The latest Jilly Cooper is by the city bed but on the coast, I rely totally on the Kindle. The other night, my Kindle battery was flat and so I settled on a re-read of one of the most intriguing fantasies ever, by a writer I truly admire.
The book is The Ill Made Mute by Cecilia Dart Thornton. Her world-building is astonishing and her lead character a total enigma. Much like Dart Thornton who wrote the trilogy (The Bitterbynde Trilogy) and then almost disappeared from the writing world. There were a few wonderful short pieces but nothing of the scope of Bitterbynde. Like most of her fans, I do hope she writes another offering, but the scale of Bitterbynde is so huge and consuming, maybe she is done. She’s a very private person and only occasionally pops up on Instagram. Like I say – an intriguing enigma.
Interestingly, it was Cecilia who suggested the title of A Thousand Glass Flowers for Book Three in my own The Chronicles of Eirie for which I will always be grateful. To have it offered by someone I hold in high esteem is very special.
Watching:
Good Grief – Netflix. Beautifully apt exposé on grief. I liked it.
Fool Me Once – Netflix. Another Harben Corbin offering. Lordy! So many red herrings!!!! Keeps one interested though.
The Last Post – Britbox. A story of the British military police in Aden in the 1960’s.

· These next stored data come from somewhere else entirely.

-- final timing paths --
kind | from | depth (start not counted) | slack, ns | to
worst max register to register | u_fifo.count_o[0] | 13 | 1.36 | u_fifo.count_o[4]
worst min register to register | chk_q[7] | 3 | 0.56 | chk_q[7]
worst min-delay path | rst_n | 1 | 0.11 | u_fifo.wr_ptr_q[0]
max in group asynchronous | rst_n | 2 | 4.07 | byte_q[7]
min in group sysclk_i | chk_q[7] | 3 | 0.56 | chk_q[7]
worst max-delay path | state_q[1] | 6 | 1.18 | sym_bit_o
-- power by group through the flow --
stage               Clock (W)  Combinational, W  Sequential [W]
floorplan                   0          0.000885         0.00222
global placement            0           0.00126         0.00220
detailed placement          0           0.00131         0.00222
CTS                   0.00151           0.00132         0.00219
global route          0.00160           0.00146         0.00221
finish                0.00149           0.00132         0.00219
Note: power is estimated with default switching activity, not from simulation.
===== config.mk =====
export PLATFORM = sky130hd
export DESIGN_NAME = com_decoder
export DESIGN_NICKNAME = d
export VERILOG_FILES = /design/src/rtl/com_pkg.sv /design/src/rtl/sat_counter.sv /design/src/rtl/com_decoder.sv
export SDC_FILE = /design/constraint.sdc
export NUM_CORES = 1
export LEC_CHECK = 0
export CORE_MARGIN = 4
export CORE_UTILIZATION = 30
export CTS_BUF_LIST = sky130_fd_sc_hd__clkbuf_16
export CTS_CLUSTER_DIAMETER = 60
export DETAILED_ROUTE_END_ITERATION = 7
export PLACE_DENSITY_LB_ADDON = 0.1
export SLEW_MARGIN = 20
export SYNTH_ARGS = -nofsm -noshare
export SYNTH_HDL_FRONTEND = slang
export SYNTH_SLANG_ARGS = --single-unit

===== constraint.sdc =====
create_clock -name clk -period 2.4 [get_ports clk]
set_input_delay 0.48 -clock clk [delete_from_list [all_inputs] [get_ports clk]]
set_output_delay 0.48 -clock clk [all_outputs]
set_load 0.01 [all_outputs]

===== src/rtl/com_pkg.sv =====
// Shared constants for the comparator-code decoder: code values, relation codes
// and output-stage FSM states.
package com_pkg;

  localparam logic [2:0] COM_GT = 3'b001;
  localparam logic [2:0] COM_LT = 3'b010;
  localparam logic [2:0] COM_EQ = 3'b100;

  typedef enum logic [1:0] {
    REL_EQ  = 2'b00,
    REL_GT  = 2'b01,
    REL_LT  = 2'b10,
    REL_ERR = 2'b11
  } rel_t;

  typedef enum logic {
    EMPTY = 1'b0,
    FULL  = 1'b1
  } state_t;

endpackage


===== src/rtl/sat_counter.sv =====
// Saturating up-counter with synchronous reset and clear; clr beats inc and the
// count sticks at all ones instead of wrapping.
module sat_counter #(
  parameter int CNT_W = 8
) (
  input  logic             clk,
  input  logic             rst,
  input  logic             clr,
  input  logic             inc,
  output logic [CNT_W-1:0] count
);

  // NOTE: state registers use non-blocking assignments so every flop samples
  // pre-edge values, independent of process evaluation order.
  always_ff @(posedge clk) begin
    if (rst || clr) begin
      count <= '0;
    end else if (inc && (count != '1)) begin
      count <= count + CNT_W'(1);
    end
  end

endmodule


===== src/rtl/com_decoder.sv =====
// Consumer of the one-hot comparator code: decodes com into max/min/relation
// behind a one-entry registered output stage and keeps saturating tallies.
// Build option: define COM_DECODER_ONEHOT_CHECK_EN for strict one-hot checking
// (illegal codes become ERR); otherwise com is priority-decoded bit0 > bit1 > bit2.
module com_decoder
  import com_pkg::*;
#(
  parameter int WIDTH = 5,
  parameter int CNT_W = 8
) (
  input  logic             clk,
  input  logic             rst,
  input  logic             in_valid,
  output logic             in_ready,
  input  logic [2:0]       com,
  input  logic [WIDTH-1:0] a,
  input  logic [WIDTH-1:0] b,
  output logic             out_valid,
  input  logic             out_ready,
  output logic [WIDTH-1:0] out_max,
  output logic [WIDTH-1:0] out_min,
  output logic [1:0]       out_rel,
  input  logic             clr,
  output logic [CNT_W-1:0] cnt_gt,
  output logic [CNT_W-1:0] cnt_lt,
  output logic [CNT_W-1:0] cnt_eq,
  output logic [CNT_W-1:0] cnt_err,
  output logic             err_sticky
);

  state_t           state, state_nxt;
  logic             accept;
  rel_t             rel_dec;
  logic [WIDTH-1:0] max_dec, min_dec;

  always_ff @(posedge clk) begin
    if (rst) state <= EMPTY;
    else     state <= state_nxt;
  end

  // NOTE: every signal written here gets a default first, so no path through
  // the block can leave a value unassigned and infer a latch.
  always_comb begin
    state_nxt = state;
    in_ready  = 1'b0;
    case (state)
      EMPTY: in_ready = 1'b1;
      FULL:  in_ready = out_ready;
      default: in_ready = 1'b0;
    endcase
    if (rst) in_ready = 1'b0;
    accept = in_valid && in_ready;
    case (state)
      EMPTY: if (accept) state_nxt = FULL;
      FULL:  if (out_ready && !in_valid) state_nxt = EMPTY;
      default: state_nxt = EMPTY;
    endcase
  end

  assign out_valid = (state == FULL);

  // Relation comes only from com; operand values are never compared.
  always_comb begin
    rel_dec = REL_EQ;
    max_dec = a;
    min_dec = a;
`ifdef COM_DECODER_ONEHOT_CHECK_EN
    case (com)
      COM_GT:  begin rel_dec = REL_GT; max_dec = a; min_dec = b; end
      COM_LT:  begin rel_dec = REL_LT; max_dec = b; min_dec = a; end
      COM_EQ:  begin rel_dec = REL_EQ; max_dec = a; min_dec = a; end
      default: begin rel_dec = REL_ERR; max_dec = '0; min_dec = '0; end
    endcase
`else
    if (com[0]) begin
      rel_dec = REL_GT; max_dec = a; min_dec = b;
    end else if (com[1]) begin
      rel_dec = REL_LT; max_dec = b; min_dec = a;
    end
`endif
  end

  always_ff @(posedge clk) begin
    if (rst) begin
      out_max <= '0;
      out_min <= '0;
      out_rel <= REL_EQ;
    end else if (accept) begin
      out_max <= max_dec;
      out_min <= min_dec;
      out_rel <= rel_dec;
    end
  end

  logic inc_err;
`ifdef COM_DECODER_ONEHOT_CHECK_EN
  assign inc_err = accept && (rel_dec == REL_ERR);

  always_ff @(posedge clk) begin
    if (rst || clr)   err_sticky <= 1'b0;
    else if (inc_err) err_sticky <= 1'b1;
  end
`else
  assign inc_err    = 1'b0;
  assign err_sticky = 1'b0;
`endif

  sat_counter #(.CNT_W(CNT_W)) u_cnt_gt (
    .clk(clk), .rst(rst), .clr(clr), .inc(accept && (rel_dec == REL_GT)), .count(cnt_gt)
  );
  sat_counter #(.CNT_W(CNT_W)) u_cnt_lt (
    .clk(clk), .rst(rst), .clr(clr), .inc(accept && (rel_dec == REL_LT)), .count(cnt_lt)
  );
  sat_counter #(.CNT_W(CNT_W)) u_cnt_eq (
    .clk(clk), .rst(rst), .clr(clr), .inc(accept && (rel_dec == REL_EQ)), .count(cnt_eq)
  );
  sat_counter #(.CNT_W(CNT_W)) u_cnt_err (
    .clk(clk), .rst(rst), .clr(clr), .inc(inc_err), .count(cnt_err)
  );

endmodule


# ---- Yosys cells after proc, flatten, opt, wreduce, memory -nomap -nowiden
# Index checks and enable logic that the tools add are counted.
dict set report word_totals {
  romBits 0
  output_inout_bits 47
  input_bits 18
  latch_bits 0
  mem_count 0
  regBits 37
  ramBits 0
}
dict set report classes {
  n_bitwise 1
  n_eq_ne 5
  div_mod_pow 0
  shifts 0
  mul 0
  n_reduce_logical 11
  n_lt_le_gt_ge 0
  n_addsub 3
  muxes 10
}
# operator count
set ops {}
lappend ops {{adder 8 x 1 -> 8 bit (second input constant)} 3}
lappend ops {{inequality test 8 bit (second input constant)} 3}
lappend ops {{two-way mux 5 bit} 3}
lappend ops {{logical AND 1 bit} 8}
lappend ops {{two-way mux 2 bit} 2}
lappend ops {{case mux 1 bit (2 select lines)} 2}
lappend ops {{two-way mux 1 bit} 3}
lappend ops {{== test 2 x 1 -> 1 bit (second input constant)} 1}
lappend ops {{== test 2 bit (second input constant)} 1}
lappend ops {{zero test 2 bit} 1}
lappend ops {{zero test 1 bit} 1}
lappend ops {{logical OR 1 bit} 1}
lappend ops {{inverter 1 bit} 1}

# ---- Logic depth before layout (Yosys ltp)
dict set report depth {
  ltp_word 6
  ltp_mapped 7
}

# ---- Modules after synthesis
# Synthesis repeated with hierarchy kept, for this count alone.
dict set report hier_totals {
  hier_cells 266
  area_unflattened_um2 2307.2
}
# module instances cells_each area_each_um2 seq_area_each_um2
set modules_own_cells {}
lappend modules_own_cells {sat_counter 4 48 421.7 160.2}
lappend modules_own_cells {com_decoder 1 74 620.6 260.2}

# ---- Worst setup path before layout
# Ideal clock, no wire load.
dict set report synth_timing {
  path_kind {flip-flop to flip-flop}
  start {reg u_cnt_gt.count[0]}
  end {reg u_cnt_gt.count[3]}
  t_required_ns 2.330
  t_arrival_ns 1.710
  stages_incl_launch_ff 7
  n_path_buf 1
  setup_time_ns 0.070
  path_slack_ns 0.620
  path_cell_list {dfxtp_1 ha_1 and3_1 and3_1 clkbuf_1 or4_1 a21oi_1}
}
dict set report synth_between {
  elab_chain_cells 2
  elab_cells_between_ends 3
  cone_classes {add/sub: 1; eq/ne: 1; reduce/logical: 1}
}
# element line_no
set synth_lines {}
lappend synth_lines {{start: declaration} sat_counter.sv:10} ;# output logic [CNT_W-1:0] count
lappend synth_lines {{start signal: assignment} sat_counter.sv:19} ;# count <= count + CNT_W'(1);
lappend synth_lines {{parallel branches: the longest is 2 deep, another holds adder 8 x 1 -> 8 bit} n/a}
# Several ways; the timed one is not identified.
# A chain may end at the register's enable or synchronous reset.

# ---- Worst setup path after layout
dict set report layout_timing {
  start {in out_ready}
  end {out in_ready}
}
dict set report layout_between {
  elab_chain_cells 2
}
# element line_no
set layout_lines {}
lappend layout_lines {{start: declaration} com_decoder.sv:19} ;# input logic out_ready,
lappend layout_lines {{case mux 1 bit (2 select lines)} com_decoder.sv:46} ;# case (state)
lappend layout_lines {{two-way mux 1 bit} com_decoder.sv:51} ;# if (rst) in_ready = 1'b0;
lappend layout_lines {{end: declaration} com_decoder.sv:14} ;# output logic in_ready,
# No other way between the ends.
[src/rtl/seg7_reader.sv]
// Receive-side 7-segment decoder: filters a multiplexed segment/digit-select bus
// and recovers one hex nibble per digit, with frame and error reporting.
module seg7_reader #(
  parameter int STABLE_CYCLES = 4,
  parameter int NDIG          = 4,
  parameter int IDXW          = 2
) (
  input  logic              clk,
  input  logic              rst,
  input  logic [6:0]        seg_in,
  input  logic [NDIG-1:0]   dig_sel,
  input  logic              clr,
  output logic [4*NDIG-1:0] digits,
  output logic [NDIG-1:0]   dig_ok,
  output logic              cap_pulse,
  output logic [IDXW-1:0]   cap_idx,
  output logic              pat_err,
  output logic              sel_err,
  output logic              err_sticky,
  output logic              frame_done
);

  localparam int CW = 8;
  localparam int SW = NDIG + 7;
  localparam logic [CW-1:0] CNT_MAX = CW'(STABLE_CYCLES);

  typedef enum logic {TRACK, HOLD} state_t;

  state_t          state;
  logic [SW-1:0]   smp;
  logic [SW-1:0]   smp_nxt;
  logic [CW-1:0]   cnt;
  logic [CW-1:0]   cnt_nxt;
  logic            changed;
  logic            fire;
  logic            sel_onehot;
  logic [IDXW-1:0] sel_idx;
  logic            pat_valid;
  logic [3:0]      pat_nib;
  logic            full;
  logic [NDIG-1:0] ok_set;

  // Returns {valid, nibble}; anything outside the sixteen hex glyphs is invalid.
  function automatic logic [4:0] decode(input logic [6:0] s);
    logic [4:0] r;
    case (s)
      7'h3F: r = 5'h10;
      7'h06: r = 5'h11;
      7'h5B: r = 5'h12;
      7'h4F: r = 5'h13;
      7'h66: r = 5'h14;
      7'h6D: r = 5'h15;
      7'h7D: r = 5'h16;
      7'h07: r = 5'h17;
      7'h7F: r = 5'h18;
      7'h6F: r = 5'h19;
      7'h77: r = 5'h1A;
      7'h7C: r = 5'h1B;
      7'h39: r = 5'h1C;
      7'h5E: r = 5'h1D;
      7'h79: r = 5'h1E;
      7'h71: r = 5'h1F;
      default: r = 5'h00;
    endcase
    return r;
  endfunction

  assign smp_nxt = {dig_sel, seg_in};
  assign changed = (smp_nxt != smp);

  always_comb begin
    cnt_nxt = cnt;
    if (changed)
      cnt_nxt = CW'(1);
    else if (cnt < CNT_MAX)
      cnt_nxt = cnt + 1'b1;
  end

  // Capture exactly once per stable window: only from TRACK, on the edge the count saturates.
  assign fire       = (state == TRACK) && (cnt_nxt == CNT_MAX) && (|dig_sel);
  assign sel_onehot = (|dig_sel) && ((dig_sel & (dig_sel - 1'b1)) == '0);
  assign {pat_valid, pat_nib} = decode(seg_in);
  assign full       = &dig_ok;
  assign ok_set     = (fire && sel_onehot) ? dig_sel : '0;

  // NOTE: every output in this block is combinational, so each one gets a default first to avoid latches.
  always_comb begin
    sel_idx = '0;
    for (int i = 0; i < NDIG; i++)
      if (dig_sel[i]) sel_idx = IDXW'(i);
  end

  // NOTE: state registers use non-blocking assignments so all updates see pre-edge values.
  always_ff @(posedge clk or posedge rst) begin
    if (rst) begin
      // NOTE: the digit bank is an ordinary register array with a defined reset value, so it is reset here.
      state      <= TRACK;
      smp        <= '0;
      cnt        <= '0;
      digits     <= '0;
      dig_ok     <= '0;
      cap_pulse  <= 1'b0;
      cap_idx    <= '0;
      pat_err    <= 1'b0;
      sel_err    <= 1'b0;
      err_sticky <= 1'b0;
      frame_done <= 1'b0;
    end else begin
      smp        <= smp_nxt;
      cap_pulse  <= 1'b0;
      pat_err    <= 1'b0;
      sel_err    <= 1'b0;
      frame_done <= 1'b0;
      if (clr) begin
        cnt        <= '0;
        state      <= TRACK;
        dig_ok     <= '0;
        err_sticky <= 1'b0;
      end else begin
        cnt <= cnt_nxt;
        if (fire)
          state <= HOLD;
        else if (changed)
          state <= TRACK;

        // A full bank reports the frame one edge after the completing capture and restarts.
        frame_done <= full;
        dig_ok     <= (full ? '0 : dig_ok) | ok_set;

        if (fire) begin
          if (sel_onehot) begin
            cap_pulse <= 1'b1;
            cap_idx   <= sel_idx;
            if (pat_valid) begin
              for (int i = 0; i < NDIG; i++)
                if (dig_sel[i]) digits[4*i +: 4] <= pat_nib;
            end else begin
              pat_err    <= 1'b1;
              err_sticky <= 1'b1;
            end
          end else begin
            sel_err    <= 1'b1;
            err_sticky <= 1'b1;
          end
        end
      end
    end
  end

endmodule
$ cat src/rtl/individual_fitness_harness.sv
// Purpose: drives test vectors into one evolved combinational individual and scores its outputs.
// Latency: compare one cycle after each accepted vector; done pulses the cycle after the final compare.
// Backpressure: in_ready is high only in RUN; gaps in in_valid simply skip compare slots.
module individual_fitness_harness #(
  parameter int W       = 16,
  parameter int NUM_VEC = 64,
  parameter int SCORE_W = 16,
  parameter int CNT_W   = 16
) (
  input  logic               clk,
  input  logic               rst,
  input  logic               start,
  output logic               busy,
  input  logic               in_valid,
  output logic               in_ready,
  input  logic [W-1:0]       in_a1,
  input  logic [W-1:0]       in_a0,
  input  logic [W-1:0]       in_b1,
  input  logic [W-1:0]       in_b0,
  input  logic [W-1:0]       in_e3,
  input  logic [W-1:0]       in_e2,
  input  logic [W-1:0]       in_e1,
  input  logic [W-1:0]       in_e0,
  output logic [W-1:0]       dut_a1,
  output logic [W-1:0]       dut_a0,
  output logic [W-1:0]       dut_b1,
  output logic [W-1:0]       dut_b0,
  input  logic [W-1:0]       dut_y3,
  input  logic [W-1:0]       dut_y2,
  input  logic [W-1:0]       dut_y1,
  input  logic [W-1:0]       dut_y0,
  output logic               done,
  output logic [SCORE_W-1:0] score,
  output logic [CNT_W-1:0]   exact_cnt
);

  localparam int PW = $clog2(4*W+1);

  typedef enum logic [1:0] {S_IDLE, S_RUN, S_DRAIN} state_t;

  state_t             state_q, state_d;
  logic               done_q, done_d;
  logic [W-1:0]       a1_q, a0_q, b1_q, b0_q;
  logic [4*W-1:0]     exp_q;
  logic               s1_valid_q;
  logic [CNT_W-1:0]   issue_q;
  logic [SCORE_W-1:0] score_q, score_d;
  logic [CNT_W-1:0]   exact_q, exact_d;

  logic               hs;
  logic               last_hs;
  logic               run_start;
  logic [4*W-1:0]     match_bits;
  logic [PW-1:0]      pop;
  logic [SCORE_W:0]   score_sum;

  assign in_ready  = (state_q == S_RUN);
  assign busy      = (state_q != S_IDLE);
  assign hs        = in_valid & in_ready;
  assign last_hs   = hs && (issue_q == CNT_W'(NUM_VEC - 1));
  assign run_start = (state_q == S_IDLE) && start;

  assign dut_a1    = a1_q;
  assign dut_a0    = a0_q;
  assign dut_b1    = b1_q;
  assign dut_b0    = b0_q;
  assign done      = done_q;
  assign score     = score_q;
  assign exact_cnt = exact_q;

  // Next-state logic: IDLE waits for start, RUN counts handshakes, DRAIN lasts one cycle.
  always_comb begin
    state_d = state_q;
    done_d  = 1'b0;
    case (state_q)
      S_IDLE:  if (start) state_d = S_RUN;
      S_RUN:   if (last_hs) state_d = S_DRAIN;
      S_DRAIN: begin
        state_d = S_IDLE;
        done_d  = 1'b1;
      end
      default: state_d = S_IDLE;
    endcase
  end

  // State register and the one-cycle done pulse.
  always_ff @(posedge clk or posedge rst) begin
    if (rst) begin
      state_q <= S_IDLE;
      done_q  <= 1'b0;
    end else begin
      state_q <= state_d;
      done_q  <= done_d;
    end
  end

  // Stage 1: capture accepted vector; operands hold between vectors so the individual sees stable inputs.
  always_ff @(posedge clk or posedge rst) begin
    if (rst) begin
      a1_q       <= '0;
      a0_q       <= '0;
      b1_q       <= '0;
      b0_q       <= '0;
      exp_q      <= '0;
      s1_valid_q <= 1'b0;
      issue_q    <= '0;
    end else begin
      s1_valid_q <= hs;
      if (run_start) begin
        issue_q <= '0;
      end else if (hs) begin
        a1_q  <= in_a1;
        a0_q  <= in_a0;
        b1_q  <= in_b1;
        b0_q  <= in_b0;
        exp_q <= {in_e3, in_e2, in_e1, in_e0};
        if (!(&issue_q)) issue_q <= issue_q + CNT_W'(1);
      end
    end
  end

  // Stage 2 compare: count agreeing bits and detect a fully exact vector, saturating both totals.
  always_comb begin
    match_bits = ~({dut_y3, dut_y2, dut_y1, dut_y0} ^ exp_q);
    pop        = '0;
    for (int i = 0; i < 4*W; i++) begin
      pop = pop + PW'(match_bits[i]);
    end
    score_sum = {1'b0, score_q} + (SCORE_W+1)'(pop);
    score_d   = score_sum[SCORE_W] ? {SCORE_W{1'b1}} : score_sum[SCORE_W-1:0];
    exact_d   = exact_q;
    if ((&match_bits) && !(&exact_q)) exact_d = exact_q + CNT_W'(1);
  end

  // Result accumulators: cleared by an accepted start, otherwise updated only on a valid stage-1 slot.
  always_ff @(posedge clk or posedge rst) begin
    if (rst) begin
      score_q <= '0;
      exact_q <= '0;
    end else if (run_start) begin
      score_q <= '0;
      exact_q <= '0;
    end else if (s1_valid_q) begin
      score_q <= score_d;
      exact_q <= exact_d;
    end
  end

endmodule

Dramatic and sad. Great English actors. Hasn’t the outrageous fire of Rogue Heroes but good, nevertheless.
All Creatures Great and Small – Britbox. Latest series. Always superlative. I always feel warm and fuzzy and honestly, can’t commend this new interpretation highly enough.
Untold – the Race of the Century Netflix. Fab doco on Australia II’s win of The America’s Cup. What a boat, what a team, what a skipper and what a nation that year! After 1983, when Australia broke America’s back, the beautifully streamlined 12 metre yachts, stuff of romance, became parodies of what yachting used to be. In my opinion, it just doesn’t have the cachet now.
Doing: Writing. Stitching. Gardening. Cooking. Swimming.
And coping with a very licky Terrier who completely ripped off a nail sheath the other day.
It’s WWIII preventing the licking and infection and I’m not sure I’ve won the war. I’m forever growling at him and he and I got to the full-on glares last evening as I tried to dust his toe in antibiotic powders. His eyes deadened to depthless black and there was a stiletto-like glint as teeth whistled by my hand so that hot, angry air brushed over my fingers. I need a chainmail glove to my armpits as he’s very much over me.
But on a much nicer note, ballet is back…
No graceful pictures, nothing worth hanging on the wall as I was not at all supple, but it was wonderful to be back with friends again, listening to the communal groans from the barre.
(Psst: not just me then…)
However, my favourite stumpwork pieces now do hang on the wall. All that intensive needle threading was worth it. And I know I’ll revisit the artform one day as in my opinion it’s the apogee of all that embroidery offers.
So… music for today? It was a hard one but I finally turned to ballet music. This was our waltz/galop music this week…
Stunning stump work. (Say that 5x really fast.)
I never knew the name of that art form. I want to touch it.
We Love All Creatures…!
What are the right words? Sumptuous? Masterful? Inspired? All of these! I have always held a fascination for needlework. Though far from accomplished, I have at least dabbled in it and thus have some sense of the attentiveness and artistry involved in your work (and your teacher's). The 3-dimensional aspect takes it over the top!
And amid all that, I want to shine a light on your husband for bringing your work out of the bunker. It most certainly deserves to be seen, and what a glorious display he created. Brava!!